> _INSTRUCTIONS FOR THE TASK_: Once the line with "# Layout flow: the standard flow (standard.sh), with" is found in the data, output it and each following line exactly, up to and including the line with "(ABC's area mapper", and nothing before or after.

Stored items
*** Begin section ***
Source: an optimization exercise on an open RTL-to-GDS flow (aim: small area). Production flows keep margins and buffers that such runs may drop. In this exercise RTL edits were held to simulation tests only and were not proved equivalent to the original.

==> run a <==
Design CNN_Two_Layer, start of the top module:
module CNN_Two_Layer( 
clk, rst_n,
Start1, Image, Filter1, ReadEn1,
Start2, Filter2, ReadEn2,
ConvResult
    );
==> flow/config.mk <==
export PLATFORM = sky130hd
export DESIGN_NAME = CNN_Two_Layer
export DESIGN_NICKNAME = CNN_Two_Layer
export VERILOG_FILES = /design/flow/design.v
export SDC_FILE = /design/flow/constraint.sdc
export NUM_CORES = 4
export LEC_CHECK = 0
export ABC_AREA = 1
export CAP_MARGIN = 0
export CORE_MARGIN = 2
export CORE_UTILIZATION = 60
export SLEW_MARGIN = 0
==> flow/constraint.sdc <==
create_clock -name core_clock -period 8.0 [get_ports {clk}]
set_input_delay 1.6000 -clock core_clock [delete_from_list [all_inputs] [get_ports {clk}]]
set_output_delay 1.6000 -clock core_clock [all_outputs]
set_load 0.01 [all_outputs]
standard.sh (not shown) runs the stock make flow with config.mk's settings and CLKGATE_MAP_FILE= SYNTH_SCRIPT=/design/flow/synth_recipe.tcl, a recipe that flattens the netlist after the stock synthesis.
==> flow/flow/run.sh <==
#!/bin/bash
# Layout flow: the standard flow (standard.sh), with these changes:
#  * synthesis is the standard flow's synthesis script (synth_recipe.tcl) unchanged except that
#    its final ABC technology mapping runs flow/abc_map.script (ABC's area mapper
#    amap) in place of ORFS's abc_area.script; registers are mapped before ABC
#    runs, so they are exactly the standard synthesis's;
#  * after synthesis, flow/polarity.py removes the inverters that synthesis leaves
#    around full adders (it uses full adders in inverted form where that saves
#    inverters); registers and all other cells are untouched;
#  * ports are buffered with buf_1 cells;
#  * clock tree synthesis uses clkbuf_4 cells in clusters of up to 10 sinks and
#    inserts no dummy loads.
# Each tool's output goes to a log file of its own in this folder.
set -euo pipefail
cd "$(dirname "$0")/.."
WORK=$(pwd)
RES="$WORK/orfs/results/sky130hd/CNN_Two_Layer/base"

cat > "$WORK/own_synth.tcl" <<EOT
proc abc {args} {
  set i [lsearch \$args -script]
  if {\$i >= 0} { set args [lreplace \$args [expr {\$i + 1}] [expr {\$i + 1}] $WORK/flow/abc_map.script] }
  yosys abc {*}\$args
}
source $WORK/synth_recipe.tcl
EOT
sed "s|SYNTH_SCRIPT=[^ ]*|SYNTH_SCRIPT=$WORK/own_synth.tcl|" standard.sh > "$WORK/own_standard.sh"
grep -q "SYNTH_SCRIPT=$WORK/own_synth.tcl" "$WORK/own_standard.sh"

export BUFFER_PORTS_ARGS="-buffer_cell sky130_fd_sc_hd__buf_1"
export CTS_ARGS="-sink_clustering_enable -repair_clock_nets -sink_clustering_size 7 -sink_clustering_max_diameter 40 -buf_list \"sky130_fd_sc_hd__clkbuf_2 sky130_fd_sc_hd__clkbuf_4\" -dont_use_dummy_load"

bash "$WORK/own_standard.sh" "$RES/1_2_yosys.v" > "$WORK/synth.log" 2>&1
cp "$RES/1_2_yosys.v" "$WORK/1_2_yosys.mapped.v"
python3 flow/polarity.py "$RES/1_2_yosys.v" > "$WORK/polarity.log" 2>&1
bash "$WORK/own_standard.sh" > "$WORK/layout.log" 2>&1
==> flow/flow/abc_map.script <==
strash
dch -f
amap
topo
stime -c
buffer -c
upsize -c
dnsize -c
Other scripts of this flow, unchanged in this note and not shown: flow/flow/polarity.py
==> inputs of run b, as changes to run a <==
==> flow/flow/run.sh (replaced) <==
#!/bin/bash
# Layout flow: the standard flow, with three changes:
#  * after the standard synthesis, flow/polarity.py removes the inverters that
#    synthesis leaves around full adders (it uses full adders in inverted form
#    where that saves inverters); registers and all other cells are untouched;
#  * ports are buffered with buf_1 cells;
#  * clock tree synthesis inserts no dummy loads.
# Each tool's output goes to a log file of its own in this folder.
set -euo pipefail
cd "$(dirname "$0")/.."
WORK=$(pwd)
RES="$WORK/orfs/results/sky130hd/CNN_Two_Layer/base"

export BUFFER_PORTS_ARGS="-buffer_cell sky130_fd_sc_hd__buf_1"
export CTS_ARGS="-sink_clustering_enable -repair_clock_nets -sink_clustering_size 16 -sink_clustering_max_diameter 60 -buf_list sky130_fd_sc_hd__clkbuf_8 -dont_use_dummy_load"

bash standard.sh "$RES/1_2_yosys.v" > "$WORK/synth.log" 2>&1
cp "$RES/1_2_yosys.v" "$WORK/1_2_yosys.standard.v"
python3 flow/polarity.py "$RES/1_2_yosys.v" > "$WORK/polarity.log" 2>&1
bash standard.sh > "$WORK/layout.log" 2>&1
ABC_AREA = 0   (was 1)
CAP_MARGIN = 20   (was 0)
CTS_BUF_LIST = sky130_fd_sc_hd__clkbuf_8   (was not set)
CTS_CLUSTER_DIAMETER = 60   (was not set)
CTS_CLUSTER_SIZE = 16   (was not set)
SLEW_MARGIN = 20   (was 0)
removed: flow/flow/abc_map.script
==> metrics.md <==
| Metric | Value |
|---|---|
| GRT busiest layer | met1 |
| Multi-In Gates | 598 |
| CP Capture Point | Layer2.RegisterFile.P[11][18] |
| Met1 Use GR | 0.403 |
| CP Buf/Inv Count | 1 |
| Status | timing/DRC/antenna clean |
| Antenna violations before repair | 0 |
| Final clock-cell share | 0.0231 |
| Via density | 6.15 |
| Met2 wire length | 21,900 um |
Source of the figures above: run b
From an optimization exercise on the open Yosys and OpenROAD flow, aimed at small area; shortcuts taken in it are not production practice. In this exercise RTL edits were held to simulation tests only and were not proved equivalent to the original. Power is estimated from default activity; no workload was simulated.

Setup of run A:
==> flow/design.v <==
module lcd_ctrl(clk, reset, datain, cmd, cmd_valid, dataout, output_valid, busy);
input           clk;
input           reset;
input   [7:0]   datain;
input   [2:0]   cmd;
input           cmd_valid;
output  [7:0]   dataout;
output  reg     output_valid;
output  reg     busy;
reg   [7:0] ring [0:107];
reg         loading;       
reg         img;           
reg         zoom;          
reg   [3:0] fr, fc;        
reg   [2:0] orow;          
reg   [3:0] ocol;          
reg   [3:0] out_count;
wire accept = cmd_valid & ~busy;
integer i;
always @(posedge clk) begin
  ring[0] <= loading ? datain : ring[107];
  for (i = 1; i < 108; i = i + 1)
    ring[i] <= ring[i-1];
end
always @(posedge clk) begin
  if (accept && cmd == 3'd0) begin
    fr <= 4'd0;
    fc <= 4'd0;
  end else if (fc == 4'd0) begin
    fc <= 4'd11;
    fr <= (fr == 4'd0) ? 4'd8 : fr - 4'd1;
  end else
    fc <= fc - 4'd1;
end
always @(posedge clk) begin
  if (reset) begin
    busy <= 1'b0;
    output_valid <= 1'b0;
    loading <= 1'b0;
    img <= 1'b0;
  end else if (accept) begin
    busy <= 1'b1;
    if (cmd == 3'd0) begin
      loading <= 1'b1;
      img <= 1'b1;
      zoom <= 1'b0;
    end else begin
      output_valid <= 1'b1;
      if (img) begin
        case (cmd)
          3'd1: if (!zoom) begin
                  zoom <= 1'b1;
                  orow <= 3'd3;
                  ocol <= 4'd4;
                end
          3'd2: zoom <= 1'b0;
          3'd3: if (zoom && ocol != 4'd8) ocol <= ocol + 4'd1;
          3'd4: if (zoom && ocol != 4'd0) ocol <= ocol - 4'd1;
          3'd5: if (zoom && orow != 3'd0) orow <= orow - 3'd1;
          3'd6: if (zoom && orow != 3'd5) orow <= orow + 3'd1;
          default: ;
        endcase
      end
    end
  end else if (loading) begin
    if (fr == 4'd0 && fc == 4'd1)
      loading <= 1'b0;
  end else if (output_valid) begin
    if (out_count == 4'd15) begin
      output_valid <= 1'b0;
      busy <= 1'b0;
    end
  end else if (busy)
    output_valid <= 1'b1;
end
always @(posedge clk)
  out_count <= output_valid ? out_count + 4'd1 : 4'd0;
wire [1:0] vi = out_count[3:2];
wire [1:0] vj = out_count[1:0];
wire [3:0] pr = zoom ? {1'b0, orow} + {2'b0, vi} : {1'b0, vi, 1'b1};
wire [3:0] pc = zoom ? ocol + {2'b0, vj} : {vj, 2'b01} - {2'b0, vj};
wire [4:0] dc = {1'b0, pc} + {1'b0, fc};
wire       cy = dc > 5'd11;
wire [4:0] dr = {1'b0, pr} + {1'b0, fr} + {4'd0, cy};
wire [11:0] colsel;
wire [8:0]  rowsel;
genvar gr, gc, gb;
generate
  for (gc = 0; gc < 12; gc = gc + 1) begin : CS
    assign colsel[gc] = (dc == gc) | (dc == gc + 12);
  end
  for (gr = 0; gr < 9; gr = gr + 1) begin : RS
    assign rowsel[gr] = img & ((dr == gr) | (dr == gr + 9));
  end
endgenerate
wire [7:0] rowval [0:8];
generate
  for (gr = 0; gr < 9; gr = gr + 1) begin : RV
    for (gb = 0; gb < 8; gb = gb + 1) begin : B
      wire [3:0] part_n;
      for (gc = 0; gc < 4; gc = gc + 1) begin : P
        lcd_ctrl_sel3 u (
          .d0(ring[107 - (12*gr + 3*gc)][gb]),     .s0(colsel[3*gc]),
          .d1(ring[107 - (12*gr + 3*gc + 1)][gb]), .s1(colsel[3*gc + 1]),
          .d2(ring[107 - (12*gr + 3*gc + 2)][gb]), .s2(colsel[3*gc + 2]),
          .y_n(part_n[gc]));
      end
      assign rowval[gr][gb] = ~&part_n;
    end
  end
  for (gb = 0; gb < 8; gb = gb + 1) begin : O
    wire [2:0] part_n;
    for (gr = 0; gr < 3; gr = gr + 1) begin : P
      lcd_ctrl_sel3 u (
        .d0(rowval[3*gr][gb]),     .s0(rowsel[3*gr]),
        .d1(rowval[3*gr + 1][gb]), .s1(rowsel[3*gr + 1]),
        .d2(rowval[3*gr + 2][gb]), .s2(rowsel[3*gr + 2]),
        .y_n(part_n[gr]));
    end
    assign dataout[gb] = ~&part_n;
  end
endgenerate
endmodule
*** End section ***
> _RESULT BELOW_:
# Layout flow: the standard flow (standard.sh), with these changes:
#  * synthesis is the standard flow's synthesis script (synth_recipe.tcl) unchanged except that
#    its final ABC technology mapping runs flow/abc_map.script (ABC's area mapper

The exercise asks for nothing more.